Akkretionsscheibe um Stern in anderer Galaxie entdeckt

Anne-Dorette Ziems

Blauer Wirbel im All, von dem aus nach oben und unten eine Art Funkenfontäne sprießt

ESO/M. Kornmesser

Die Große Magellansche Wolke ist eine unserer Nachbargalaxien. Sie ist etwa 160 000 Lichtjahre von uns entfernt, was auf kosmischen Skalen ziemlich nah ist. Das ermöglicht es Forschenden, einzelne Sterne in dieser Galaxie zu beobachten. Eine Forschungsgruppe hat dort jetzt eine Scheibe aus Gas und Staub um einen Stern entdeckt – erstmalig außerhalb der Milchstraße. Im Fachmagazin „Nature“ berichten sie, wie sich dieses System namens HH 1177 von Sternen vergleichbarer Größe in unserer Heimatgalaxie unterscheidet.

Junge Sterne ziehen während ihrer Entstehung mehr und mehr Materie aus ihrer Umgebung. Dabei bildet sich eine sogenannte Akkretionsscheibe aus Staub und Gas um den Stern. Sie rotiert mit dem Stern um seine Achse und transportiert Materie ins Zentrum zum Stern, der sich die Materie dann einverleibt und so wächst. Charakteristisch für eine Akkretionsscheibe ist außerdem ein Jet: ein Strom aus Gas, der entsteht, wenn der Stern senkrecht zur Akkretionsscheibe Materie ausstößt.

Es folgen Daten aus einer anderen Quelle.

`config.mk`:
```
export PLATFORM = sky130hd
export DESIGN_NAME = wb_sequencer
export DESIGN_NICKNAME = d
export VERILOG_FILES = /design/src/rtl/wb_pkg.sv /design/src/rtl/wb_sequencer.sv
export SDC_FILE = /design/constraint.sdc
export NUM_CORES = 1
export LEC_CHECK = 0
export ABC_AREA = 1
export CAP_MARGIN = 0
export CORE_MARGIN = 2
export CORE_UTILIZATION = 30
export DETAILED_ROUTE_END_ITERATION = 8
export PLACE_DENSITY = 0.74
export SKIP_CTS_REPAIR_TIMING = 1
export SYNTH_ARGS = -nofsm -noshare
export SYNTH_HDL_FRONTEND = slang
export SYNTH_SLANG_ARGS = --single-unit
```
`constraint.sdc`:
```
create_clock -name CC_WB_CLOCK_50 -period 3.6 [get_ports CC_WB_CLOCK_50]
set_clock_uncertainty 0.2 [all_clocks]
set_input_delay 0.72 -clock CC_WB_CLOCK_50 [delete_from_list [all_inputs] [get_ports CC_WB_CLOCK_50]]
set_output_delay 0.72 -clock CC_WB_CLOCK_50 [all_outputs]
set_load 0.01 [all_outputs]
```
### src/rtl/core_pkg.sv
// Shared fetch-stage definitions: FSM encoding, reset instruction and default reset PC.
package core_pkg;

    localparam int CORE_XLEN = 32;

    typedef logic [1:0] fetch_state_t;

    localparam fetch_state_t S_REQ  = 2'd0;
    localparam fetch_state_t S_WAIT = 2'd1;
    localparam fetch_state_t S_EXEC = 2'd2;
    localparam fetch_state_t S_HALT = 2'd3;

    localparam logic [31:0] NOP_INST         = 32'h0000_0013;
    localparam logic [31:0] RESET_PC_DEFAULT = 32'h0000_0000;

endpackage

### src/rtl/next_pc_mux.sv
// Next-PC selection: sequential pc+4 or jump target with bit 0 forced low, plus alignment flag.
module next_pc_mux
    import core_pkg::*;
#(
    parameter int W = CORE_XLEN
) (
    input  logic         pcsel_i,
    input  logic [W-1:0] pc_i,
    input  logic [W-1:0] alu_target_i,
    output logic [W-1:0] pc_plus4_o,
    output logic [W-1:0] next_pc_o,
    output logic         misaligned_o
);

    assign pc_plus4_o = pc_i + W'(4);

    // jalr semantics: the target LSB is always discarded
    assign next_pc_o    = pcsel_i ? (alu_target_i & ~W'(1)) : pc_plus4_o;
    assign misaligned_o = next_pc_o[1];

endmodule

### src/rtl/instr_fetch_unit.sv
// Fetch stage: owns the architectural PC, issues one fetch per instruction and
// holds the returned word for decode until commit selects the next PC.
//
// state  | meaning
// S_REQ  | request pending on imem, address = pc
// S_WAIT | request accepted, waiting for response word
// S_EXEC | inst valid and held, waiting for commit
// S_HALT | misaligned target taken, frozen until reset
module instr_fetch_unit
    import core_pkg::*;
#(
    parameter logic [31:0] RESET_PC = RESET_PC_DEFAULT,
    parameter int          XLEN     = CORE_XLEN
) (
    input  logic            clk,
    input  logic            rst,
    output logic            imem_req_valid,
    input  logic            imem_req_ready,
    output logic [XLEN-1:0] imem_req_addr,
    input  logic            imem_rsp_valid,
    input  logic [XLEN-1:0] imem_rsp_data,
    output logic [XLEN-1:0] inst,
    output logic            inst_valid,
    output logic [XLEN-1:0] pc,
    output logic [XLEN-1:0] pc_plus4,
    input  logic            commit,
    input  logic            PCSel,
    input  logic [XLEN-1:0] alu_target,
    output logic            misalign
);

    fetch_state_t    state_q, state_d;
    logic [XLEN-1:0] pc_q, pc_d;
    logic [XLEN-1:0] inst_q, inst_d;
    logic            inst_valid_q, inst_valid_d;
    logic            req_valid_q, req_valid_d;
    logic            misalign_q, misalign_d;
    logic [XLEN-1:0] next_pc;
    logic            next_misaligned;

    next_pc_mux #(.W(XLEN)) u_next_pc_mux (
        .pcsel_i      (PCSel),
        .pc_i         (pc_q),
        .alu_target_i (alu_target),
        .pc_plus4_o   (pc_plus4),
        .next_pc_o    (next_pc),
        .misaligned_o (next_misaligned)
    );

    always_comb begin
        state_d      = state_q;
        pc_d         = pc_q;
        inst_d       = inst_q;
        inst_valid_d = inst_valid_q;
        misalign_d   = misalign_q;
        case (state_q)
            S_REQ: begin
                if (req_valid_q && imem_req_ready) state_d = S_WAIT;
            end
            S_WAIT: begin
                if (imem_rsp_valid) begin
                    inst_d       = imem_rsp_data;
                    inst_valid_d = 1'b1;
                    state_d      = S_EXEC;
                end
            end
            S_EXEC: begin
                if (commit) begin
                    inst_valid_d = 1'b0;
                    if (next_misaligned) begin
                        misalign_d = 1'b1;
                        state_d    = S_HALT;
                    end else begin
                        pc_d    = next_pc;
                        state_d = S_REQ;
                    end
                end
            end
            default: ;
        endcase
        // registered request: asserted for every cycle the FSM will sit in S_REQ
        req_valid_d = (state_d == S_REQ);
    end

    always_ff @(posedge clk) begin
        if (rst) begin
            state_q      <= S_REQ;
            pc_q         <= XLEN'(RESET_PC);
            inst_q       <= XLEN'(NOP_INST);
            inst_valid_q <= 1'b0;
            req_valid_q  <= 1'b0;
            misalign_q   <= 1'b0;
        end else begin
            state_q      <= state_d;
            pc_q         <= pc_d;
            inst_q       <= inst_d;
            inst_valid_q <= inst_valid_d;
            req_valid_q  <= req_valid_d;
            misalign_q   <= misalign_d;
        end
    end

    assign imem_req_valid = req_valid_q;
    assign imem_req_addr  = pc_q;
    assign inst           = inst_q;
    assign inst_valid     = inst_valid_q;
    assign pc             = pc_q;
    assign misalign       = misalign_q;

endmodule
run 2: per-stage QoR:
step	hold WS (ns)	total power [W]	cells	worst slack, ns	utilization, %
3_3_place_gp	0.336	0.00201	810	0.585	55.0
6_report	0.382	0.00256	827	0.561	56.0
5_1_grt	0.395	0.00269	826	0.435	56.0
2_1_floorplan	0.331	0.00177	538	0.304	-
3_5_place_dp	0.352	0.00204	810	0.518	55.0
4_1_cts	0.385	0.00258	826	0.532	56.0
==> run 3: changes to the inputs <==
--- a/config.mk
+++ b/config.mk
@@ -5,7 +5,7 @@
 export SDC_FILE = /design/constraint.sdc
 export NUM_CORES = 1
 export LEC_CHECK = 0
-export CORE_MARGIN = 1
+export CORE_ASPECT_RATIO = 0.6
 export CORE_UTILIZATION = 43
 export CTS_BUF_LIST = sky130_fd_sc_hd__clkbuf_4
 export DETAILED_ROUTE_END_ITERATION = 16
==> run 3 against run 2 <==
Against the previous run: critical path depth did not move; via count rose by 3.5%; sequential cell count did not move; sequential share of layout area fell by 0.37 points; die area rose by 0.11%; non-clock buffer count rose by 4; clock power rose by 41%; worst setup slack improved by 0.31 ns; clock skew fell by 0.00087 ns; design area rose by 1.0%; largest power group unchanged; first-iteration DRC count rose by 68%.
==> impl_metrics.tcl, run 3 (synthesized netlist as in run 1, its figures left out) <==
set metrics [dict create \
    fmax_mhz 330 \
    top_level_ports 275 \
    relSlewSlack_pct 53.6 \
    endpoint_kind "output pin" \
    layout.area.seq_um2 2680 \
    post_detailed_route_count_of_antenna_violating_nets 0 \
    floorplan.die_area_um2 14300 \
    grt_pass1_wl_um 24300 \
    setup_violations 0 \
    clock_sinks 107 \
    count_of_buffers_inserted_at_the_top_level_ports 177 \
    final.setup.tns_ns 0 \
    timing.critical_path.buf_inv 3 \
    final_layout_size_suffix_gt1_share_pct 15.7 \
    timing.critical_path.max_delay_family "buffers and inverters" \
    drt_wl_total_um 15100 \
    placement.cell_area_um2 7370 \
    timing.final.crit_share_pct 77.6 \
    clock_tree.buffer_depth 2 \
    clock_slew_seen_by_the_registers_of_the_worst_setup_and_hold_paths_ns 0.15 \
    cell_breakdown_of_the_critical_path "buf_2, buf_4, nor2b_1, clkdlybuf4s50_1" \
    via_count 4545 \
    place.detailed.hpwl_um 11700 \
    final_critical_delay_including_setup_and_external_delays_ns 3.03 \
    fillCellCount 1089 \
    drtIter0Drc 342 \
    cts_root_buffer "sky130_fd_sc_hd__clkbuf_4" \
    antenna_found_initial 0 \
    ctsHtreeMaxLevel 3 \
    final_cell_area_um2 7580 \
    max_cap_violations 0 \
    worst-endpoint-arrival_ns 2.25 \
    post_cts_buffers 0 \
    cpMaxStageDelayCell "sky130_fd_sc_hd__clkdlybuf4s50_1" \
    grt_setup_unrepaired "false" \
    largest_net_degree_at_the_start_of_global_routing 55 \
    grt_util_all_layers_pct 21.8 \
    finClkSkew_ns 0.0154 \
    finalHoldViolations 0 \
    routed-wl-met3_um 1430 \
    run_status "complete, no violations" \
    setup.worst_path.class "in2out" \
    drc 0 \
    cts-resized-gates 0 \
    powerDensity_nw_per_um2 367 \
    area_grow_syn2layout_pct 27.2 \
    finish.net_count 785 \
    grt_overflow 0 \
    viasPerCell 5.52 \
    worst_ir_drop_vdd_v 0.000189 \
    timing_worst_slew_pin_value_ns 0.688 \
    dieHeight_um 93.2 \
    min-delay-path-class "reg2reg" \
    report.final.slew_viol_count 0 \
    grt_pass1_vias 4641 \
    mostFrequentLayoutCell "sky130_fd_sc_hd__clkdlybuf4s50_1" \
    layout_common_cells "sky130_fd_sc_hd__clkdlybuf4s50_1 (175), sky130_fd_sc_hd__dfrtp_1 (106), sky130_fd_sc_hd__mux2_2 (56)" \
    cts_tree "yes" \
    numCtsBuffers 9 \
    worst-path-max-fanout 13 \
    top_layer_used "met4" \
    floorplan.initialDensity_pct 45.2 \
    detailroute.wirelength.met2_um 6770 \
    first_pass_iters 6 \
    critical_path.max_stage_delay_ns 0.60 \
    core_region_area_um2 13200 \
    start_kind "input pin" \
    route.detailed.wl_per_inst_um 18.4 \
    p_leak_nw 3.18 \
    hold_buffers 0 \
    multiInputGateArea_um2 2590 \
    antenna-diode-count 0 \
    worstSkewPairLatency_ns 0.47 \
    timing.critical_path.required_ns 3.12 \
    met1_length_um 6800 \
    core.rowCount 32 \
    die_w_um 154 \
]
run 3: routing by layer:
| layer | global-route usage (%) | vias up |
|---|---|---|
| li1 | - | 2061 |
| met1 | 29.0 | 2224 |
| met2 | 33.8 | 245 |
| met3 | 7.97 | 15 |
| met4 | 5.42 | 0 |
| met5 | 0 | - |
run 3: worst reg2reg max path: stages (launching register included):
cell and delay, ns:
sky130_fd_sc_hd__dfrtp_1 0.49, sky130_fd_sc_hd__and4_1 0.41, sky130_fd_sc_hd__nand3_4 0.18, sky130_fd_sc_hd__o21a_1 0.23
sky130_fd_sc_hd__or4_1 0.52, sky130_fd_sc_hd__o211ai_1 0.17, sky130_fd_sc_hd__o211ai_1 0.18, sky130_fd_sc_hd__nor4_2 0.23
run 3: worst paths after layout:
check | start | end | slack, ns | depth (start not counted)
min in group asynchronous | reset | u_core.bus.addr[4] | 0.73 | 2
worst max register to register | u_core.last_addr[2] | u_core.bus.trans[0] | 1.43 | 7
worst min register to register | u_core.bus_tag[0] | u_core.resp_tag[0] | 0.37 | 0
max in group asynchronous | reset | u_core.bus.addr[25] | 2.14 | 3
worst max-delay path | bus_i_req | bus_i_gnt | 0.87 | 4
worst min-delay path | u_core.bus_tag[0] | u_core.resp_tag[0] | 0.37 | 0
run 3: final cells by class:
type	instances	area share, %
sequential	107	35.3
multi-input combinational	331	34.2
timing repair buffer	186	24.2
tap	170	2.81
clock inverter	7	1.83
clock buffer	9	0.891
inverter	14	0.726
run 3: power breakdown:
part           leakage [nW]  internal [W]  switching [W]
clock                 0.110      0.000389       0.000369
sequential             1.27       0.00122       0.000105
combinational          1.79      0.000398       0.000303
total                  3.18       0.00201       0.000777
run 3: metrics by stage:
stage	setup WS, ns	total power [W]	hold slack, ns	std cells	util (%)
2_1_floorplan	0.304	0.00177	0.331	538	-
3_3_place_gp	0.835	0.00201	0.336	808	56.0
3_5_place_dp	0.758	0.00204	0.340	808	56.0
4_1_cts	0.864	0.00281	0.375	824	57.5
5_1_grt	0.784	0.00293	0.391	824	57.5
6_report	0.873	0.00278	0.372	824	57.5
===== config.mk =====
export PLATFORM = sky130hd
export DESIGN_NAME = exc_sequencer
export DESIGN_NICKNAME = d
export VERILOG_FILES = /design/src/rtl/exc_sequencer.sv
export SDC_FILE = /design/constraint.sdc
export NUM_CORES = 1
export LEC_CHECK = 0
export CAP_MARGIN = 15
export CORE_MARGIN = 1.5
export CORE_UTILIZATION = 38
export CTS_CLUSTER_SIZE = 14
export DETAILED_ROUTE_END_ITERATION = 8
export GPL_TIMING_DRIVEN = 0
export PLACE_DENSITY = 0.74
export SLEW_MARGIN = 20
export SYNTH_ARGS = -nofsm -noshare
export SYNTH_HDL_FRONTEND = slang
export SYNTH_SLANG_ARGS = --single-unit

===== constraint.sdc =====
create_clock -name clk -period 2.41 [get_ports clk]
set_input_delay 0.3615 -clock clk [delete_from_list [all_inputs] [get_ports clk]]
set_output_delay 0.3615 -clock clk [all_outputs]
set_load 0.03 [all_outputs]
### src/rtl/clkdiv_cfg_pkg.sv
// Shared types and defaults for the clock-divider configuration sequencer.
package clkdiv_cfg_pkg;

    typedef enum logic [2:0] {
        StIdle,
        StGate,
        StLoad,
        StSettle,
        StDone
    } state_e;

    localparam int unsigned RST_RATIO_D   = 2;
    localparam int unsigned GATE_CYCLES_D = 4;

    // Settle length is one full output period; ratio 0 still needs one cycle.
    function automatic int unsigned eff_settle(input int unsigned ratio);
        return (ratio == 0) ? 1 : ratio;
    endfunction

endpackage

### src/rtl/clkdiv_rr_arb2.sv
// Two-way round-robin arbiter; the pointer flips to the other requester on every accepted grant.
module clkdiv_rr_arb2 (
    input  logic       clk_i,
    input  logic       rst_i,
    input  logic [1:0] valid_i,
    input  logic       accept_i,
    output logic [1:0] gnt_o
);

    logic ptr_q, ptr_d;

    always_comb begin
        gnt_o = valid_i;
        if (valid_i == 2'b11) begin
            gnt_o = ptr_q ? 2'b10 : 2'b01;
        end
    end

    always_comb begin
        ptr_d = ptr_q;
        if (accept_i && (valid_i != 2'b00)) begin
            ptr_d = gnt_o[0];
        end
    end

    always_ff @(posedge clk_i) begin
        if (rst_i) begin
            ptr_q <= 1'b0;
        end else begin
            ptr_q <= ptr_d;
        end
    end

endmodule

### src/rtl/clkdiv_cfg_ctrl.sv
// Gate/load/settle sequencer for the divider ratio and enable, serving two requesters.
// Optional reject of low ratios is compiled in with CLKDIV_CFG_RANGE_CHK_EN.
module clkdiv_cfg_ctrl
    import clkdiv_cfg_pkg::*;
#(
    parameter int unsigned          DIV_WIDTH   = 8,
    parameter logic [DIV_WIDTH-1:0] RST_RATIO   = DIV_WIDTH'(RST_RATIO_D),
    parameter int unsigned          GATE_CYCLES = GATE_CYCLES_D,
    parameter int unsigned          MIN_RATIO   = 2
) (
    input  logic                 i_ref_clk,
    input  logic                 i_rst,
    input  logic                 i_req0_valid,
    input  logic [DIV_WIDTH-1:0] i_req0_ratio,
    output logic                 o_req0_ack,
    input  logic                 i_req1_valid,
    input  logic [DIV_WIDTH-1:0] i_req1_ratio,
    output logic                 o_req1_ack,
    output logic [DIV_WIDTH-1:0] o_div_ratio,
    output logic                 o_clk_en,
    output logic                 o_busy,
    output logic                 o_err
);

    localparam int unsigned CNT_W = DIV_WIDTH + 1;

    state_e               state_q, state_d;
    logic [DIV_WIDTH-1:0] ratio_q, ratio_d;
    logic [DIV_WIDTH-1:0] cap_q, cap_d;
    logic                 en_q, en_d;
    logic [CNT_W-1:0]     cnt_q, cnt_d;
    logic                 gnt1_q, gnt1_d;

    logic [1:0]           gnt;
    logic                 arb_accept;
    logic [DIV_WIDTH-1:0] req_ratio;
    logic                 req_en_tgt;
    logic [CNT_W-1:0]     settle_last;

    assign arb_accept  = (state_q == StIdle) && (i_req0_valid || i_req1_valid);
    assign req_ratio   = gnt[1] ? i_req1_ratio : i_req0_ratio;
    assign req_en_tgt  = (req_ratio >= DIV_WIDTH'(2));
    assign settle_last = CNT_W'(eff_settle(32'(cap_q)) - 1);

    clkdiv_rr_arb2 u_arb (
        .clk_i    (i_ref_clk),
        .rst_i    (i_rst),
        .valid_i  ({i_req1_valid, i_req0_valid}),
        .accept_i (arb_accept),
        .gnt_o    (gnt)
    );

`ifdef CLKDIV_CFG_RANGE_CHK_EN
    logic err_q, err_d;
`endif

    always_comb begin
        state_d = state_q;
        ratio_d = ratio_q;
        cap_d   = cap_q;
        en_d    = en_q;
        cnt_d   = cnt_q;
        gnt1_d  = gnt1_q;
`ifdef CLKDIV_CFG_RANGE_CHK_EN
        err_d   = err_q;
`endif
        unique case (state_q)
            StIdle: begin
                if (arb_accept) begin
                    cap_d  = req_ratio;
                    gnt1_d = gnt[1];
                    cnt_d  = '0;
`ifdef CLKDIV_CFG_RANGE_CHK_EN
                    err_d  = 1'b0;
                    if (32'(req_ratio) < MIN_RATIO) begin
                        state_d = StDone;
                        err_d   = 1'b1;
                    end else
`endif
                    if ((req_ratio == ratio_q) && (en_q == req_en_tgt)) begin
                        state_d = StDone;
                    end else begin
                        state_d = StGate;
                        en_d    = 1'b0;
                    end
                end
            end
            StGate: begin
                cnt_d = cnt_q + 1'b1;
                if (cnt_q == CNT_W'(GATE_CYCLES - 1)) begin
                    state_d = StLoad;
                    cnt_d   = '0;
                end
            end
            StLoad: begin
                // Enable is registered here so it rises together with the new ratio.
                ratio_d = cap_q;
                en_d    = (cap_q >= DIV_WIDTH'(2));
                cnt_d   = '0;
                state_d = StSettle;
            end
            StSettle: begin
                cnt_d = cnt_q + 1'b1;
                if (cnt_q == settle_last) begin
                    state_d = StDone;
                end
            end
            StDone: begin
                state_d = StIdle;
            end
            default: begin
                state_d = StIdle;
            end
        endcase
    end

    always_ff @(posedge i_ref_clk) begin
        if (i_rst) begin
            state_q <= StIdle;
            ratio_q <= RST_RATIO;
            cap_q   <= RST_RATIO;
            en_q    <= 1'b0;
            cnt_q   <= '0;
            gnt1_q  <= 1'b0;
`ifdef CLKDIV_CFG_RANGE_CHK_EN
            err_q   <= 1'b0;
`endif
        end else begin
            state_q <= state_d;
            ratio_q <= ratio_d;
            cap_q   <= cap_d;
            en_q    <= en_d;
            cnt_q   <= cnt_d;
            gnt1_q  <= gnt1_d;
`ifdef CLKDIV_CFG_RANGE_CHK_EN
            err_q   <= err_d;
`endif
        end
    end

    assign o_div_ratio = ratio_q;
    assign o_clk_en    = en_q;
    assign o_busy      = (state_q != StIdle);
    assign o_req0_ack  = (state_q == StDone) && !gnt1_q;
    assign o_req1_ack  = (state_q == StDone) && gnt1_q;
`ifdef CLKDIV_CFG_RANGE_CHK_EN
    assign o_err       = (state_q == StDone) && err_q;
`else
    assign o_err       = 1'b0;
`endif

endmodule
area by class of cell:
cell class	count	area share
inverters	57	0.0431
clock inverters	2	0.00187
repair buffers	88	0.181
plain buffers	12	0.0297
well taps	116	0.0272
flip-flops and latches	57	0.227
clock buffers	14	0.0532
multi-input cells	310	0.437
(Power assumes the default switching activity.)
===== src/rtl/approx_mul_pkg.sv =====
// ---------------------------------------------------------------------------
// approx_mul_pkg
// Shared definitions for the approximate multiplier pipeline:
//   - mul_mode_e    : per-transaction product mode (exact / approximate)
//   - approx_mul_ref: behavioural reference of the lower-part-OR product,
//                     intended for benches and assertion checkers only.
// ---------------------------------------------------------------------------
package approx_mul_pkg;

  typedef enum logic {
    MODE_EXACT  = 1'b0,
    MODE_APPROX = 1'b1
  } mul_mode_e;

  localparam int REF_MAX_W = 32;

  // Column-by-column model: columns at or above k are summed exactly, columns
  // below k (approximate mode only) collapse to the OR of their partial
  // products and never produce a carry.
  function automatic logic [63:0] approx_mul_ref(
    input logic [31:0] a,
    input logic [31:0] b,
    input logic        mode,
    input int          k,
    input int          w
  );
    logic [63:0] hi;
    logic [63:0] lo;
    int          kk;
    hi = 64'd0;
    lo = 64'd0;
    kk = (mode == MODE_APPROX) ? k : 0;
    for (int i = 0; i < REF_MAX_W; i++) begin
      for (int j = 0; j < REF_MAX_W; j++) begin
        if ((i < w) && (j < w) && (a[i] & b[j])) begin
          if ((i + j) >= kk) begin
            hi = hi + (64'd1 << (i + j));
          end else begin
            lo[i+j] = 1'b1;
          end
        end
      end
    end
    return hi | lo;
  endfunction

endpackage
## src/rtl/cpu_pkg.sv

```systemverilog
// Shared CPU pipeline definitions: control-bundle layout, zero-register index,
// and the producer/consumer register match used by forwarding and hazard logic.
package cpu_pkg;

  // Architectural zero register; never written, never forwarded.
  localparam logic [4:0] XZR = 5'd31;

  // Bit positions inside the decoded control bundle.
  localparam int unsigned MemReadBit  = 0;
  localparam int unsigned RegWriteBit = 1;

  localparam int unsigned CtrlDefaultW = 10;

  // Default-width control bundle; wider/narrower builds index by the bit constants.
  typedef struct packed {
    logic [CtrlDefaultW-3:0] other;
    logic                    reg_write;
    logic                    mem_read;
  } ctrl_t;

  // True when an enabled producer writing rd supplies source register rs.
  function automatic logic reg_match(input logic       en,
                                     input logic [4:0] rd,
                                     input logic [4:0] rs);
    return en && (rd != XZR) && (rd == rs);
  endfunction

endpackage

```

## src/rtl/fwd_sel.sv

```systemverilog
// Operand select for one source register: zero register, then EX/MEM bypass,
// then MEM/WB bypass, then register-file data.
// Config macro: ID_EX_FWD_EN (defined = EX/MEM bypass present).
module fwd_sel
  import cpu_pkg::*;
#(
  parameter int unsigned BITS = 64
) (
  input  logic [4:0]      rs,
  input  logic [BITS-1:0] rf_data,
`ifdef ID_EX_FWD_EN
  input  logic            exmem_we,
  input  logic [4:0]      exmem_rd,
  input  logic [BITS-1:0] exmem_data,
`endif
  input  logic            memwb_we,
  input  logic [4:0]      memwb_rd,
  input  logic [BITS-1:0] memwb_data,
  output logic [BITS-1:0] operand
);

  // Priority chain; the youngest producer wins.
  always_comb begin
    operand = rf_data;
    if (rs == XZR) begin
      operand = '0;
`ifdef ID_EX_FWD_EN
    end else if (reg_match(exmem_we, exmem_rd, rs)) begin
      operand = exmem_data;
`endif
    end else if (reg_match(memwb_we, memwb_rd, rs)) begin
      operand = memwb_data;
    end
  end

endmodule

```

## src/rtl/id_ex_reg.sv

```systemverilog
// ID/EX pipeline register with operand forwarding, load-use stall detection,
// flush-to-bubble and a saturating bubble counter.
// Config macro: ID_EX_FWD_EN. Undefined: no EX/MEM bypass, so any RAW against
// an EX-stage or EX/MEM-stage register writer stalls instead.
module id_ex_reg
  import cpu_pkg::*;
#(
  parameter int unsigned BITS   = 64,
  parameter int unsigned CTRL_W = 10
) (
  input  logic              clk,
  input  logic              reset_n,
  input  logic              id_valid,
  input  logic [4:0]        id_Rn,
  input  logic [4:0]        id_Rm,
  input  logic [4:0]        id_Rd,
  input  logic [BITS-1:0]   id_imm,
  input  logic [CTRL_W-1:0] id_ctrl,
  input  logic [BITS-1:0]   ReadData1,
  input  logic [BITS-1:0]   ReadData2,
  input  logic              exmem_RegWrite,
  input  logic [4:0]        exmem_Rd,
  input  logic [BITS-1:0]   exmem_result,
  input  logic              memwb_RegWrite,
  input  logic [4:0]        memwb_Rd,
  input  logic [BITS-1:0]   memwb_WriteData,
  input  logic              flush,
  output logic              ex_valid,
  output logic [BITS-1:0]   ex_A,
  output logic [BITS-1:0]   ex_B,
  output logic [BITS-1:0]   ex_imm,
  output logic [4:0]        ex_Rn,
  output logic [4:0]        ex_Rm,
  output logic [4:0]        ex_Rd,
  output logic [CTRL_W-1:0] ex_ctrl,
  output logic              stall,
  output logic [15:0]       bubble_cnt
);

  logic [BITS-1:0] a_sel;
  logic [BITS-1:0] b_sel;
  logic            reads_ex;
  logic            hazard;
  logic            bubble;

`ifndef ID_EX_FWD_EN
  // EX/MEM result has no consumer when its bypass is compiled out.
  logic unused_exmem_result;
  assign unused_exmem_result = ^exmem_result;
`endif

  fwd_sel #(
    .BITS(BITS)
  ) u_fwd_a (
    .rs        (id_Rn),
    .rf_data   (ReadData1),
`ifdef ID_EX_FWD_EN
    .exmem_we  (exmem_RegWrite),
    .exmem_rd  (exmem_Rd),
    .exmem_data(exmem_result),
`endif
    .memwb_we  (memwb_RegWrite),
    .memwb_rd  (memwb_Rd),
    .memwb_data(memwb_WriteData),
    .operand   (a_sel)
  );

  fwd_sel #(
    .BITS(BITS)
  ) u_fwd_b (
    .rs        (id_Rm),
    .rf_data   (ReadData2),
`ifdef ID_EX_FWD_EN
    .exmem_we  (exmem_RegWrite),
    .exmem_rd  (exmem_Rd),
    .exmem_data(exmem_result),
`endif
    .memwb_we  (memwb_RegWrite),
    .memwb_rd  (memwb_Rd),
    .memwb_data(memwb_WriteData),
    .operand   (b_sel)
  );

  // Hazard detection; flush overrides stall, and reset forces stall low.
  always_comb begin
    reads_ex = (ex_Rd != XZR) && ((ex_Rd == id_Rn) || (ex_Rd == id_Rm));
    hazard   = id_valid && ex_valid && ex_ctrl[MemReadBit] && reads_ex;
`ifndef ID_EX_FWD_EN
    hazard   = hazard
             || (id_valid && ex_valid && ex_ctrl[RegWriteBit] && reads_ex)
             || (id_valid && (reg_match(exmem_RegWrite, exmem_Rd, id_Rn)
                           || reg_match(exmem_RegWrite, exmem_Rd, id_Rm)));
`endif
    stall    = hazard && !flush && reset_n;
    bubble   = stall || flush;
  end

  // EX-stage bundle: capture decode fields, or insert a bubble holding data fields.
  always_ff @(posedge clk or negedge reset_n) begin
    if (!reset_n) begin
      ex_valid <= 1'b0;
      ex_ctrl  <= '0;
      ex_A     <= '0;
      ex_B     <= '0;
      ex_imm   <= '0;
      ex_Rn    <= XZR;
      ex_Rm    <= XZR;
      ex_Rd    <= XZR;
    end else if (bubble) begin
      ex_valid <= 1'b0;
      ex_ctrl  <= '0;
    end else begin
      ex_valid <= id_valid;
      // Control is masked so an invalid slot never carries live control bits.
      ex_ctrl  <= id_valid ? id_ctrl : '0;
      ex_A     <= a_sel;
      ex_B     <= b_sel;
      ex_imm   <= id_imm;
      ex_Rn    <= id_Rn;
      ex_Rm    <= id_Rm;
      ex_Rd    <= id_Rd;
    end
  end

  // Saturating count of inserted bubbles.
  always_ff @(posedge clk or negedge reset_n) begin
    if (!reset_n) begin
      bubble_cnt <= '0;
    end else if (bubble && (bubble_cnt != 16'hFFFF)) begin
      bubble_cnt <= bubble_cnt + 16'd1;
    end
  end

endmodule

```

Zahllose weiße Teleskopschüsseln in der Wüste vor blauem Himmel

Radioteleskop ALMA

Auf einen solchen Jet waren Forschende in vorherigen Beobachtungen in HH 1177 bereits gestoßen – und konnten das System als massereichen jungen Stern identifizieren. Deshalb haben Anna McLeod von der Durham University und ihr Team bewusst dort nach einer Akkretionsscheibe Ausschau gehalten. Mit dem Radioteleskop ALMA wurden sie fündig: Zwar ist der Stern zu weit entfernt, um die Scheibe direkt aufzulösen. Doch sie konnten indirekt zeigen, dass um den Stern eine Scheibe rotiert. Denn je näher sich das Gas in der Scheibe am Zentrum befindet, desto schneller rotiert es – und dieser Geschwindigkeitsunterschied zeigt sich in der elektromagnetischen Strahlung, die ALMA detektiert. Das liegt am Doppler-Effekt: Die Frequenz der Lichtteilchen, die das Gas aussendet, hängt davon ab, wie schnell sich das Gas zu uns hin oder von uns wegbewegt – so wie sich die Frequenz der Sirene eines Rettungswagens ändert, wenn er an uns vorbeifährt.

Ungewöhnlich sichtbare und stabile Scheibe

In vielerlei Hinsicht ähnelt die neu entdeckte Akkretionsscheibe denen um massereiche junge Sterne in unserer Milchstraße. Doch zwei Dinge stechen heraus: Erstens ist der Stern sichtbar. Die bekannten massereichen jungen Sterne in der Milchstraße sind dagegen alle von der Molekülwolke verdeckt, aus der sie entstanden sind. Zweitens scheint die Scheibe zumindest im inneren Teil stabiler zu sein und der Stern somit gleichmäßig Materie aufzunehmen. McLeod und ihr Team gehen davon aus, dass beides an der Umgebung des Sterns liegt. HH 1177 ist aus einer staubarmen Wolke entstanden, die wenig Elemente enthält, die schwerer sind als Wasserstoff und Helium.

In Zukunft wollen die Forschenden weitere Sterne in unterschiedlicher Umgebung untersuchen. So könnten sie Aufschluss über die allgemeine Sternentstehung und Entwicklung von massereichen Sternen und ihrer Akkretionsscheiben gewinnen – und vielleicht weitere Scheiben in anderen Galaxien entdecken.